## Task
Only one stretch of the data below is wanted: the lines starting at the one with "reg[3:0] next_state;" and ending at the one with "s0: if(g==1) begin", both included, given again exactly.

## Records from a data source
==> design/flow/design.v <==
`timescale 1ns / 1ps
module scp_79(clk,g,y,r,a1,a2,a3,cheat_out);
    input clk,g,y,r;
    integer  timer;
    reg[3:0] state;
    reg[3:0] next_state;
    output reg a1,a2,a3,cheat_out;
    localparam s0=3'b000, s1=3'b001, 
               s2=3'b010,s3=3'b011,
               s4=3'b100,s5=3'b101;
    always @(posedge clk)
        state<=next_state;       
    always @(posedge g)
        case(state) 
            s0: if(g==1) begin
                    a1<=1;                     
                    next_state<=s2;  end
                else if(r==1) begin
                    next_state<=s0; a1<=0; a2<=0; a3<=0; cheat_out<=1; end
                else begin
                   next_state<=s1;a1<=0; a2<=0; a3<=0; cheat_out<=0; end
            s1:   if(r==1)begin
                    next_state<=s4;
                    end 
                    else begin
                    next_state<=s0;a1<=0; a2<=0; a3<=0; cheat_out<=0;
                        end
           s2: if(g==1) begin
                a2<=1;
                next_state<=s3;
                end
           s3: if(g==1)begin
                 a3<=1; 
                 next_state<=s5;         
                end 
            s5: 
                begin
                    a1<=1; a2<=1; a3<=1; cheat_out<=0;
                    end                                 
          endcase
endmodule
<file path="/design/flow/design.v">
`timescale 1ns / 1ps
`timescale 1ns / 1ps
module decoder_3x8(
    input en, 
    input [2:0]x, 
    output[7:0]f 
    );
    assign f[0]= (en & ~x[2] & ~x[1]& ~x[0]); 
    assign f[1]= (en & ~x[2] & ~x[1]& x[0]); 
    assign f[2]= (en & ~x[2] & x[1]& ~x[0]); 
    assign f[3]= (en & ~x[2] & x[1]& x[0]); 
    assign f[4]= (en & x[2] & ~x[1]& ~x[0]); 
    assign f[5]= (en & x[2] & ~x[1]& x[0]);  
    assign f[6]= (en & x[2] & x[1]& ~x[0]);  
    assign f[7]= (en & x[2] & x[1]& x[0]); 
endmodule
module decoder_4x16(
    input [3:0]xd, 
    input temp_e,
    output [15:0]fd   );
    decoder_3x8 d1(.x(xd[2:0]),.en(temp_e),.f(fd[7:0])); 
    decoder_3x8 d2(.x(xd[2:0]),.en(~temp_e),.f(fd[15:8])); 
endmodule
</file>
[/design/flow/run.sh]
#!/bin/bash
# OpenROAD 26Q1-2900-gdf79404cd8, Yosys 0.63+post, stock flow scripts
make -C /OpenROAD-flow-scripts/flow DESIGN_CONFIG=/design/flow/config.mk WORK_HOME=/design/flow/orfs finish
[/design/flow/config.mk]
export PLATFORM = sky130hd
export DESIGN_NAME = mnist_jtag_mmio
export DESIGN_NICKNAME = mnist_jtag_mmio
export VERILOG_FILES = /design/flow/design.v
export SDC_FILE = /design/flow/constraint.sdc
export NUM_CORES = 4
export LEC_CHECK = 1
export CORE_UTILIZATION = 50
[/design/flow/constraint.sdc]
current_design mnist_jtag_mmio

set clk_period 5.5
set clk_io_pct 0.2

create_clock -name clk0 -period $clk_period [get_ports {clk}]

set non_clock_inputs [all_inputs -no_clocks]
set_input_delay [expr $clk_period * $clk_io_pct] -clock clk0 $non_clock_inputs
set_output_delay [expr $clk_period * $clk_io_pct] -clock clk0 [all_outputs]
[flow/config.mk]
export PLATFORM = sky130hd
export DESIGN_NAME = mux_3to1
export DESIGN_NICKNAME = mux_3to1
export VERILOG_FILES = /design/flow/design.v
export SDC_FILE = /design/flow/constraint.sdc
export NUM_CORES = 4
export LEC_CHECK = 1
export CORE_AREA = 10 10 70 70
export DIE_AREA = 0 0 80 80
[flow/run.sh]
#!/bin/bash
# OpenROAD 26Q1-2900-gdf79404cd8, Yosys 0.63+post, stock flow scripts
make -C /OpenROAD-flow-scripts/flow DESIGN_CONFIG=/design/flow/config.mk WORK_HOME=/design/flow/orfs finish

## Result for this task
    reg[3:0] next_state;
    output reg a1,a2,a3,cheat_out;
    localparam s0=3'b000, s1=3'b001, 
               s2=3'b010,s3=3'b011,
               s4=3'b100,s5=3'b101;
    always @(posedge clk)
        state<=next_state;       
    always @(posedge g)
        case(state) 
            s0: if(g==1) begin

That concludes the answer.